### [SUPPLIED DATA]
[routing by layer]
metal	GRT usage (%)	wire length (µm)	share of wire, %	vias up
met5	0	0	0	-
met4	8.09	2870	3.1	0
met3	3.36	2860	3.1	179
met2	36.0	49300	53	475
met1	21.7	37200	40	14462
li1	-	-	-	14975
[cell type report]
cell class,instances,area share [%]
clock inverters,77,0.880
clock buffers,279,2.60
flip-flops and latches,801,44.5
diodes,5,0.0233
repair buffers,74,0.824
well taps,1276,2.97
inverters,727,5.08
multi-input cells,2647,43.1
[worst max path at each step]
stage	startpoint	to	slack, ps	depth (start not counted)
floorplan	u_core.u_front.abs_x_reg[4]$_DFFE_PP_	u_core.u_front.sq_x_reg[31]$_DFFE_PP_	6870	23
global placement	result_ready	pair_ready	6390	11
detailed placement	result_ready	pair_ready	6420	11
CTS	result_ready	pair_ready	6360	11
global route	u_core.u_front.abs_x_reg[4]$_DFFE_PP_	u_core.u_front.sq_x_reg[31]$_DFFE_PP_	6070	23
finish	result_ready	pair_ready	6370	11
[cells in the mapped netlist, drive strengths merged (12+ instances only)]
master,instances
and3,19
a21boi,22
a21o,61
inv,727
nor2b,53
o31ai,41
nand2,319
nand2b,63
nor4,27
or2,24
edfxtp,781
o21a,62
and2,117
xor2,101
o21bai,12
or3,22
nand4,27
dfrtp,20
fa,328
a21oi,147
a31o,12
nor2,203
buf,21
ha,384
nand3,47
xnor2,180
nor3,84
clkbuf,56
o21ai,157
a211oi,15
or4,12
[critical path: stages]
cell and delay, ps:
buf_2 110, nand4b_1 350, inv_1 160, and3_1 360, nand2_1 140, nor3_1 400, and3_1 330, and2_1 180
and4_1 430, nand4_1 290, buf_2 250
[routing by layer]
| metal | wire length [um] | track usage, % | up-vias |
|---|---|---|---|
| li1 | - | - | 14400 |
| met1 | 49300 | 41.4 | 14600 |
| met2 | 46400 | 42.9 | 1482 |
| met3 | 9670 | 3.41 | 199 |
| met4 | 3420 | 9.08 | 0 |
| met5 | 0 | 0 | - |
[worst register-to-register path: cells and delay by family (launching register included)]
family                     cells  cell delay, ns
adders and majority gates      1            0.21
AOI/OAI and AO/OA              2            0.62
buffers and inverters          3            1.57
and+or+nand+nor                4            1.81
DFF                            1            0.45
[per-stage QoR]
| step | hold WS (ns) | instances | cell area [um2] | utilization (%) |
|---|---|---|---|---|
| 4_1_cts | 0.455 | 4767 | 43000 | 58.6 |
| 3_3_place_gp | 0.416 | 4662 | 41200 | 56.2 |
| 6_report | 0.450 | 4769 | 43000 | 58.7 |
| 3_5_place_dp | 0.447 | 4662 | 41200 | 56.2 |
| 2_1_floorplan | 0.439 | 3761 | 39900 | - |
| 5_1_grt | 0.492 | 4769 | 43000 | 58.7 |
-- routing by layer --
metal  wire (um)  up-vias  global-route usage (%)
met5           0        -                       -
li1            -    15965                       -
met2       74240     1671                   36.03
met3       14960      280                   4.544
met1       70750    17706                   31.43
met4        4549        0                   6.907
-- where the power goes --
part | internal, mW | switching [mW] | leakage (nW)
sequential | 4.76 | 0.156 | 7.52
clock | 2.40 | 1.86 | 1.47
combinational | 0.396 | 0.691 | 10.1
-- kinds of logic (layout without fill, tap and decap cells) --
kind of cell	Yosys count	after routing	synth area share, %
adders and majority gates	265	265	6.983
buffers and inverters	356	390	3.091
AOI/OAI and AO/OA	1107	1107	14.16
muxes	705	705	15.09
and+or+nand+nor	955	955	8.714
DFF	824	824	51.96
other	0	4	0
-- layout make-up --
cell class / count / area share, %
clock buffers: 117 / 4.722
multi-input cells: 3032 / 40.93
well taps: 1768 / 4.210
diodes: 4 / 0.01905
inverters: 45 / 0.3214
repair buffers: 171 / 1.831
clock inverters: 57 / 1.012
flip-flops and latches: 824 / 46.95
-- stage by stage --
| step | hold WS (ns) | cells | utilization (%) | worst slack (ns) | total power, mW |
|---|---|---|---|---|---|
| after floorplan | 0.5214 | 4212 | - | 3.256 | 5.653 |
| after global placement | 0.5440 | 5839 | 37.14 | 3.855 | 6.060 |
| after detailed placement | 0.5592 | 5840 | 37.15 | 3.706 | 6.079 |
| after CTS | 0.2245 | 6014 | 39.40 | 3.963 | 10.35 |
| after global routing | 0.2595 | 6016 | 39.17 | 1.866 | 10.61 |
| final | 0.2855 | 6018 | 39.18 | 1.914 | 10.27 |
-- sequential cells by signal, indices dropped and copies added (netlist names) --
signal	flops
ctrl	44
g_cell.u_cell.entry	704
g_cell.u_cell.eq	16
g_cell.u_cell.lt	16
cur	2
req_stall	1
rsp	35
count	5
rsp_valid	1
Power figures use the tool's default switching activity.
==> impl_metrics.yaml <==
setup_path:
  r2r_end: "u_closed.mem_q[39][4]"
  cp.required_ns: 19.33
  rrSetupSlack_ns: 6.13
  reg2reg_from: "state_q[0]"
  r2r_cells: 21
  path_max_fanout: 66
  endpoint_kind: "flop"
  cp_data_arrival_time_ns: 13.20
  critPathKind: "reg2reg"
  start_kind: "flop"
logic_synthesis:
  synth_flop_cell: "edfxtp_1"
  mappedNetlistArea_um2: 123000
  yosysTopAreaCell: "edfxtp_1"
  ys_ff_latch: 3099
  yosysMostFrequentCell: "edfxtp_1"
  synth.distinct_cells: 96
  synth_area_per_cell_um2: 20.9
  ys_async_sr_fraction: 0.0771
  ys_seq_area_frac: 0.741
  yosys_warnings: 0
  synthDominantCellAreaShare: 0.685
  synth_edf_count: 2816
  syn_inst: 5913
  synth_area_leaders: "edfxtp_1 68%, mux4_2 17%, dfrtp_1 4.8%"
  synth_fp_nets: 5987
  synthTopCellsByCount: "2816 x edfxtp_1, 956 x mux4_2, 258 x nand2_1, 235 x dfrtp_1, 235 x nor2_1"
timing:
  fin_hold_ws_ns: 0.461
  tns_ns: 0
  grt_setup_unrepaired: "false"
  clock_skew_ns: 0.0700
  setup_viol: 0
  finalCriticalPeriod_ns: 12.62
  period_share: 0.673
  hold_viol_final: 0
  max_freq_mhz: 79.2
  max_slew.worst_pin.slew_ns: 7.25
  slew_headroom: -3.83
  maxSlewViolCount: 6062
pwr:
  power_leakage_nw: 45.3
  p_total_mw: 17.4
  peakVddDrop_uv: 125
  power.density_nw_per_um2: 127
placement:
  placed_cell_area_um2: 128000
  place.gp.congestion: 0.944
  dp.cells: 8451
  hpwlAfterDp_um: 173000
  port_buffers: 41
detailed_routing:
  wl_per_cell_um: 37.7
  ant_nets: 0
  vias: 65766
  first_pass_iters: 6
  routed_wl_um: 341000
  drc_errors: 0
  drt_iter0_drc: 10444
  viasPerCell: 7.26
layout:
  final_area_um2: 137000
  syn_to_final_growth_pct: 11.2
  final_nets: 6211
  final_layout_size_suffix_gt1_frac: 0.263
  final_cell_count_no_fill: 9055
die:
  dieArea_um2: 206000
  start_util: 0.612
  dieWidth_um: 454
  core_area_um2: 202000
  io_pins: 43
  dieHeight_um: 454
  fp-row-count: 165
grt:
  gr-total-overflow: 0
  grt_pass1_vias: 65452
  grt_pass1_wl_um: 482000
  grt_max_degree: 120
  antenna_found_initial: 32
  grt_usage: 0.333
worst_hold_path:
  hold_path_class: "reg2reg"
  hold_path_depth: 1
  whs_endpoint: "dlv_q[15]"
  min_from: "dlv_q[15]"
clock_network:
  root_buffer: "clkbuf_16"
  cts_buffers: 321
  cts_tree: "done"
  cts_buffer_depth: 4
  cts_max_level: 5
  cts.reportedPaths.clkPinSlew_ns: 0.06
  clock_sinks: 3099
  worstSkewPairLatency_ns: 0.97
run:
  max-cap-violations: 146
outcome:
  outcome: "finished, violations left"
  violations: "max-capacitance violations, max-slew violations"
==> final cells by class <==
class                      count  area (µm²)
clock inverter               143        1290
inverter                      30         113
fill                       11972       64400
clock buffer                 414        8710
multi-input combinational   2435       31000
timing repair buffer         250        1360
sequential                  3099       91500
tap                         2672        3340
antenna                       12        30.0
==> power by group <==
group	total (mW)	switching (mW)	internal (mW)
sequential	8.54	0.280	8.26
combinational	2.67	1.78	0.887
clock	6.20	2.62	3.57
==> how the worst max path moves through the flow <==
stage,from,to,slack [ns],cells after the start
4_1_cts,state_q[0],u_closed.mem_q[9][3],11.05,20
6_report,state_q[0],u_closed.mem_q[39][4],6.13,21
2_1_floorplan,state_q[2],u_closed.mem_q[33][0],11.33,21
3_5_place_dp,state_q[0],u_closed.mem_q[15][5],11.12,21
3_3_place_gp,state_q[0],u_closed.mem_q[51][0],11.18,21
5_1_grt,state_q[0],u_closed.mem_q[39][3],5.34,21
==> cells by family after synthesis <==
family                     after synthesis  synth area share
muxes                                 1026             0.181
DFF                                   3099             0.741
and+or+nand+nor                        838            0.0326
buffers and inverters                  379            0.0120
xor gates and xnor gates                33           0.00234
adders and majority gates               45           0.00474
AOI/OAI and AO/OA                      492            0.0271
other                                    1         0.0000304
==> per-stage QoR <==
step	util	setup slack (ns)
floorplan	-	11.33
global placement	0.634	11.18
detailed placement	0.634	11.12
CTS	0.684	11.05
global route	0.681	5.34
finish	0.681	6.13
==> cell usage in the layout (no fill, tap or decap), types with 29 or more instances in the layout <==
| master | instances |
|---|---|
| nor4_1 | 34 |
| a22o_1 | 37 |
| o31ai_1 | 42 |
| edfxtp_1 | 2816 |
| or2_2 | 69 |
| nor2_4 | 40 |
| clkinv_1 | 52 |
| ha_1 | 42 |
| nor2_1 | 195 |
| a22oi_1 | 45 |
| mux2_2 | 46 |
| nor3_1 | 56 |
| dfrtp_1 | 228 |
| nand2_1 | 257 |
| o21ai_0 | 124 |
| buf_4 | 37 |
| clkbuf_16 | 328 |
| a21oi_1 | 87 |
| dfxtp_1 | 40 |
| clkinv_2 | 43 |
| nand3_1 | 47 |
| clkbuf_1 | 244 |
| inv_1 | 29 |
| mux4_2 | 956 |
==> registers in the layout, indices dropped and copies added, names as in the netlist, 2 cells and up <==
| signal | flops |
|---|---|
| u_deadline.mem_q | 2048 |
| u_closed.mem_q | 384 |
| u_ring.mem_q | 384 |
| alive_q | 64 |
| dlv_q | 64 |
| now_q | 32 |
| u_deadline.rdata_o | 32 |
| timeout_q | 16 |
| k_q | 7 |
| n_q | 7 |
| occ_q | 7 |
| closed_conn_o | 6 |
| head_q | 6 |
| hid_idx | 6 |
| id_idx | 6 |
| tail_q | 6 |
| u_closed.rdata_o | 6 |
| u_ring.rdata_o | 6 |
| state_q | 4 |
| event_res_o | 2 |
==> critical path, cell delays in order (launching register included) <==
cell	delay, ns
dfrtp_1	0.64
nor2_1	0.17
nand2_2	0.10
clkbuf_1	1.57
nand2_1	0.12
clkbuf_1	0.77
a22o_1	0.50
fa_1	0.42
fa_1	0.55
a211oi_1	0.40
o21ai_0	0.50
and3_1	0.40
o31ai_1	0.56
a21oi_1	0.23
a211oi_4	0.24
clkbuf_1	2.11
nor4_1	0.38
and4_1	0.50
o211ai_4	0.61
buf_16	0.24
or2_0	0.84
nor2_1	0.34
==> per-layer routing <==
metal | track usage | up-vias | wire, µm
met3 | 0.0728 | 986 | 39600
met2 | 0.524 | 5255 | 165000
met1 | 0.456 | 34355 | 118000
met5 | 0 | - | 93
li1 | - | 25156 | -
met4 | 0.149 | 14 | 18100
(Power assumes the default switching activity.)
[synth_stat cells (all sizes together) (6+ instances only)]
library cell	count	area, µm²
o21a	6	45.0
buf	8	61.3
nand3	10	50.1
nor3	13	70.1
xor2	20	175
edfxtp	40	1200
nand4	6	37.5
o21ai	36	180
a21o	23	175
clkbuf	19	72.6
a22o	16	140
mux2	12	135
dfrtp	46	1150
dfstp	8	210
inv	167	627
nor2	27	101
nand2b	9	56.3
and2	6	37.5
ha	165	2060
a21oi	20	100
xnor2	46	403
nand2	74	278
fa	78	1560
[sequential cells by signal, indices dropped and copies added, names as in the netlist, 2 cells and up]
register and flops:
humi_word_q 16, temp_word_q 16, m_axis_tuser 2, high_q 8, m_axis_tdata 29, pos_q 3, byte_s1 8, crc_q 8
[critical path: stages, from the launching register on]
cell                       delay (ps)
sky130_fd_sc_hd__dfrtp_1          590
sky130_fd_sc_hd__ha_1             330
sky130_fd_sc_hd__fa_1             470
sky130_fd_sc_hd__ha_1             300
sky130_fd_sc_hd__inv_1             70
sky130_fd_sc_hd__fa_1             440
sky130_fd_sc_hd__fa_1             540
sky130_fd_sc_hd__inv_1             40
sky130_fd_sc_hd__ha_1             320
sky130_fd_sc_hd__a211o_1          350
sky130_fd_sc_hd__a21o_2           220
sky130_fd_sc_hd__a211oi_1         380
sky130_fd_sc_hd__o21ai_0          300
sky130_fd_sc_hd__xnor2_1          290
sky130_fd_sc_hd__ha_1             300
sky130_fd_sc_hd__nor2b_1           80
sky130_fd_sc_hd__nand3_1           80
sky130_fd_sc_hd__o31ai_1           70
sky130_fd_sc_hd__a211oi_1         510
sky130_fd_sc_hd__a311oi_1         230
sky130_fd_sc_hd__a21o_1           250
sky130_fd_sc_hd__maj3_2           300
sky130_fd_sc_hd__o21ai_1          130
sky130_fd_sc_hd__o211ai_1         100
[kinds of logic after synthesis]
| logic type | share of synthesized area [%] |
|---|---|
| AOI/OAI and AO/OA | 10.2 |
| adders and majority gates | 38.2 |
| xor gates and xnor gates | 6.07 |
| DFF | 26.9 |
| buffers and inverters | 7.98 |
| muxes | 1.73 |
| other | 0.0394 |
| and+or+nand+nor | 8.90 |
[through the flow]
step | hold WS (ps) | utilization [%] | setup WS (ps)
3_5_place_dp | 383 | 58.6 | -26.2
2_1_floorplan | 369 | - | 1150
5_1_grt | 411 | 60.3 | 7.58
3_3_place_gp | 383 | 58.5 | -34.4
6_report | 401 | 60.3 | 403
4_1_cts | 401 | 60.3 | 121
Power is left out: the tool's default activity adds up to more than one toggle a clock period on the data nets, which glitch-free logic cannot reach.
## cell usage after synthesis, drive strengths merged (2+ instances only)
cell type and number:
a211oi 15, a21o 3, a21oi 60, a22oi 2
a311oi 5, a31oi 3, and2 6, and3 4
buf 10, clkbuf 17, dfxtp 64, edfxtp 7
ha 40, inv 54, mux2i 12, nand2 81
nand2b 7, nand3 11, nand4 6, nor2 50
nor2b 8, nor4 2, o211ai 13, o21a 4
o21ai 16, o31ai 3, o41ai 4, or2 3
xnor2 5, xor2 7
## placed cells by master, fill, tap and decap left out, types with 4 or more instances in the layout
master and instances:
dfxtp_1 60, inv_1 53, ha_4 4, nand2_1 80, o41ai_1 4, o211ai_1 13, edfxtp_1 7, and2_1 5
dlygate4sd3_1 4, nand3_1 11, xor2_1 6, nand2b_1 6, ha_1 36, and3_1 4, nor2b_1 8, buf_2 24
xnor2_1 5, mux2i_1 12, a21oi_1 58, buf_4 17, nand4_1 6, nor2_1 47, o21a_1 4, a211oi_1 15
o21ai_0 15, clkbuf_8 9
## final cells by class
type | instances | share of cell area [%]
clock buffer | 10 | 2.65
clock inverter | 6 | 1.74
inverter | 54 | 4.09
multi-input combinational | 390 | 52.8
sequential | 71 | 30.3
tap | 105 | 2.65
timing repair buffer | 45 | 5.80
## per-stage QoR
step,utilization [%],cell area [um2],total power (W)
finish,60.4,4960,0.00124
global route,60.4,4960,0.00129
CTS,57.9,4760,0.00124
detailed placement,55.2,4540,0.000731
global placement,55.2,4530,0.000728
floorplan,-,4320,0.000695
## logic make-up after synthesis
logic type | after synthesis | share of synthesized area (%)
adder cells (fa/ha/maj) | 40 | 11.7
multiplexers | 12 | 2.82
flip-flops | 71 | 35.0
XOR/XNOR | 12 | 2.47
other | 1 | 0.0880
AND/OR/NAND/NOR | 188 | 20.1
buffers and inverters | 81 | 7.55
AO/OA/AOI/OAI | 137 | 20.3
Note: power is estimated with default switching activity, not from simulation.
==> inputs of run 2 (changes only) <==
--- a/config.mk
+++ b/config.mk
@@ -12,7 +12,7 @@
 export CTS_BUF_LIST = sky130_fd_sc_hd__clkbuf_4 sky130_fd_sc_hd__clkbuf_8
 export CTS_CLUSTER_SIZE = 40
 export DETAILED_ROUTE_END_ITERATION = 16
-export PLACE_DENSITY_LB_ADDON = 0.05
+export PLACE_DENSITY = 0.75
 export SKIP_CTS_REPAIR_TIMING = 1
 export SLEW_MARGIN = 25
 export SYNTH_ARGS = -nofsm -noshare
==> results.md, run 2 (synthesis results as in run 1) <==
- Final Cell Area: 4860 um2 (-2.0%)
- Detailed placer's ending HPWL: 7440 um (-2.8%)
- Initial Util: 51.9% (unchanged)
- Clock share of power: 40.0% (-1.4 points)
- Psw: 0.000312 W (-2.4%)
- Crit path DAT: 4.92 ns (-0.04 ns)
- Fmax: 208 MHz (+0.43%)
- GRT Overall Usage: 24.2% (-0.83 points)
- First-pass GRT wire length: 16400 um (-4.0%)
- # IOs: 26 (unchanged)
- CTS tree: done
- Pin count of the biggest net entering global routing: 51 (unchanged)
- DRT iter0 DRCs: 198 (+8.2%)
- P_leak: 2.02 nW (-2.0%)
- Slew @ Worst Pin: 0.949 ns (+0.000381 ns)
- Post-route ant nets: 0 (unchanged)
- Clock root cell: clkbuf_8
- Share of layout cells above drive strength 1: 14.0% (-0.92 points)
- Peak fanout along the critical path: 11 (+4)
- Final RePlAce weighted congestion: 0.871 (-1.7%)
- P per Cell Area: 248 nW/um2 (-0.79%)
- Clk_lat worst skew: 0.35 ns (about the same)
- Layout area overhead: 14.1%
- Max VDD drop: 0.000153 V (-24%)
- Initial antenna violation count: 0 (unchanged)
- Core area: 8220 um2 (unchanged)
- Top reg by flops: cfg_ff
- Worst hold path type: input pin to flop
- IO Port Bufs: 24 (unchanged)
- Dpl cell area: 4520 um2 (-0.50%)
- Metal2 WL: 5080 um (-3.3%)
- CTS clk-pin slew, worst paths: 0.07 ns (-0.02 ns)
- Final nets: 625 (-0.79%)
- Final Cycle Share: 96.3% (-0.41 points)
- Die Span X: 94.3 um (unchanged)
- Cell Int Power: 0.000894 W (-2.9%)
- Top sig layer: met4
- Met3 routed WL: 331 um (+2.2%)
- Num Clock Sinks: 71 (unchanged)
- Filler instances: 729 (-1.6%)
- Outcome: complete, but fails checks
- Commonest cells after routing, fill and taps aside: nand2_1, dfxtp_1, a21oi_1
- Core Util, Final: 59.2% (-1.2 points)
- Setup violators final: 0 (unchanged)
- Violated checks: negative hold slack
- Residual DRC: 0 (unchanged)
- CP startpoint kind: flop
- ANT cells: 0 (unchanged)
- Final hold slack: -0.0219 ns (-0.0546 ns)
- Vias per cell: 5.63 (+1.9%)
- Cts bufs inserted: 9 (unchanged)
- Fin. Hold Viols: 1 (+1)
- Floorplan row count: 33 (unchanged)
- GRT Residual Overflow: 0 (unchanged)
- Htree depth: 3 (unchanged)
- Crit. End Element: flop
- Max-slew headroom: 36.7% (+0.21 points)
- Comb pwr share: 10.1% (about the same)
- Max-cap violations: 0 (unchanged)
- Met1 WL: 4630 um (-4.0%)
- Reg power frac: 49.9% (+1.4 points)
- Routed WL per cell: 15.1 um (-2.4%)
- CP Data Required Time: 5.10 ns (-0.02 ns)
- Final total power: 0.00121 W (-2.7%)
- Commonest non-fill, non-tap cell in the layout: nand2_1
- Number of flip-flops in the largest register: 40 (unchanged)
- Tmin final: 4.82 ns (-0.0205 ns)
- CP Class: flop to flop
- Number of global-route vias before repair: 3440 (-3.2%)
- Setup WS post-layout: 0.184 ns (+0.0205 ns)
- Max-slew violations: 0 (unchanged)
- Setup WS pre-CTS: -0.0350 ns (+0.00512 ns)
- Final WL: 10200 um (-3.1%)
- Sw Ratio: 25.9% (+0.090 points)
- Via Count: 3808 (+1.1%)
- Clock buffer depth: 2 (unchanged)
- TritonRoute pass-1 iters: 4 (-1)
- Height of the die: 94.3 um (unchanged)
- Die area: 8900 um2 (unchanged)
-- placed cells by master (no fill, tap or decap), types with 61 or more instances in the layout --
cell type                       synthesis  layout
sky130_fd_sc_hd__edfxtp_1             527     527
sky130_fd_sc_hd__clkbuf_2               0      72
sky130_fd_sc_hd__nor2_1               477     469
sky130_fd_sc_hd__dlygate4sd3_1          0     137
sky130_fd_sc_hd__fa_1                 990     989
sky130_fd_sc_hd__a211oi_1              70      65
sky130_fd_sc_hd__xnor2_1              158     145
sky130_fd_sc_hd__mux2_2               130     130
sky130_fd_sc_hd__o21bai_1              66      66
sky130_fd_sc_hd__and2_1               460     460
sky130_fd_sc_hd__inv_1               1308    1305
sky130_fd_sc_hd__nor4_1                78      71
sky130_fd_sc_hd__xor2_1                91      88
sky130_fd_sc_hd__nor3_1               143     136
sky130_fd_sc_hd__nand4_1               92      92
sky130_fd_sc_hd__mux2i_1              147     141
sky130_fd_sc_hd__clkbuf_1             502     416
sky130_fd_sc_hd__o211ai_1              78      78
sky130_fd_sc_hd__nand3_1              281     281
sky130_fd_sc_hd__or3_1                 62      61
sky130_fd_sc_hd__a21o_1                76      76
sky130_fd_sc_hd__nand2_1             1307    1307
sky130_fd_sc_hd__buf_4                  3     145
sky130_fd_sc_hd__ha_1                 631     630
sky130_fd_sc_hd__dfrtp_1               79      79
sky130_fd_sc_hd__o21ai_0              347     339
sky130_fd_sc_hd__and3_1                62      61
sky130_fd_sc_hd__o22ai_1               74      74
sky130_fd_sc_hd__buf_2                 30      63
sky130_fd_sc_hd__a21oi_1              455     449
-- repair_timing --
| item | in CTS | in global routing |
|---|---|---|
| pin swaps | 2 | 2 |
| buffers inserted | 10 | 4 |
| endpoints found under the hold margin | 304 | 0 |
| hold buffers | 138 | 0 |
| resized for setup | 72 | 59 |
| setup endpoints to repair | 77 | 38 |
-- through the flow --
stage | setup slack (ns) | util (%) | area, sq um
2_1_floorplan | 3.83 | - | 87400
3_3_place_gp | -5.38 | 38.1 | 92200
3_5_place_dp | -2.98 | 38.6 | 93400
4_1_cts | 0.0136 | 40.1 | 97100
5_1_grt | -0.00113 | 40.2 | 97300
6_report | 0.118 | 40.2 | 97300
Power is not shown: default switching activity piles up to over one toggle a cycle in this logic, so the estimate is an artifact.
$ cat src/hw/rtl/rirm_cell.sv
`timescale 1ns / 1ps
// ----------------------------------------------------------------------------
// rirm_cell: one point of the chain
// Holds the saturating counter of one point and passes a running maximum
// on to the next cell every cycle.
// ----------------------------------------------------------------------------
module rirm_cell
   import rirm_pkg::*;
#(
   parameter int IDX_BITS   = 6,
   parameter int COUNT_BITS = DEF_COUNT_BITS,
   parameter int INDEX      = 0
) (
   input  logic                  clock,
   input  logic                  reset,
   input  cell_cmd_type          cmd,
   input  logic [IDX_BITS-1:0]   lo_idx,
   input  logic [IDX_BITS-1:0]   hi_idx,
   input  logic [COUNT_BITS-1:0] max_in,
   output logic [COUNT_BITS-1:0] max_out
);

   localparam logic [IDX_BITS-1:0]   MY_IDX    = IDX_BITS'(INDEX);
   localparam logic [COUNT_BITS-1:0] COUNT_TOP = '1;

   logic [COUNT_BITS-1:0] count_ff, count_in;
   logic [COUNT_BITS-1:0] max_ff, max_in_next;
   logic                  in_range;

   assign in_range = (MY_IDX >= lo_idx) && (MY_IDX <= hi_idx);

   always_comb begin
      count_in = count_ff;
      if (cmd.clear) begin
         count_in = '0;
      end else if (cmd.incr && in_range && (count_ff != COUNT_TOP)) begin
         count_in = count_ff + COUNT_BITS'(1);
      end
   end

   always_comb begin
      max_in_next = max_in;
      if (in_range && (count_ff > max_in)) begin
         max_in_next = count_ff;
      end
   end

   always_ff @(posedge clock) begin
      if (reset) begin
         count_ff <= '0;
      end else begin
         count_ff <= count_in;
      end
   end

   always_ff @(posedge clock) begin
      max_ff <= max_in_next;
   end

   assign max_out = max_ff;

endmodule

$ cat config.mk
export PLATFORM = sky130hd
export DESIGN_NAME = rirm_cell
export DESIGN_NICKNAME = d
export VERILOG_FILES = /design/src/hw/rtl/rirm_pkg.sv /design/src/hw/rtl/rirm_cell.sv
export SDC_FILE = /design/constraint.sdc
export NUM_CORES = 1
export LEC_CHECK = 0
export BUFFER_PORTS_ARGS = -buffer_cell sky130_fd_sc_hd__buf_2
export CAP_MARGIN = 10
export CORE_MARGIN = 1.5
export CORE_UTILIZATION = 30
export CTS_BUF_LIST = sky130_fd_sc_hd__clkbuf_8
export DETAILED_ROUTE_END_ITERATION = 10
export PLACE_DENSITY = 0.5
export SETUP_SLACK_MARGIN = 0.02
export SLEW_MARGIN = 20
export SYNTH_ARGS = -nofsm -noshare
export SYNTH_HDL_FRONTEND = slang
export SYNTH_SLANG_ARGS = --single-unit
$ cat constraint.sdc
create_clock -name clock -period 2.1 [get_ports clock]
set_input_delay 0.315 -clock clock [delete_from_list [all_inputs] [get_ports clock]]
set_output_delay 0.315 -clock clock [all_outputs]
set_load 0.005 [all_outputs]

### [WHAT YOU NEED TO DO]
Please copy each line of the entries in which the word "more" shows up.

### [EXERCISE SOLUTION]
==> cell usage in the layout (no fill, tap or decap), types with 29 or more instances in the layout <==
Power is left out: the tool's default activity adds up to more than one toggle a clock period on the data nets, which glitch-free logic cannot reach.
## placed cells by master, fill, tap and decap left out, types with 4 or more instances in the layout
-- placed cells by master (no fill, tap or decap), types with 61 or more instances in the layout --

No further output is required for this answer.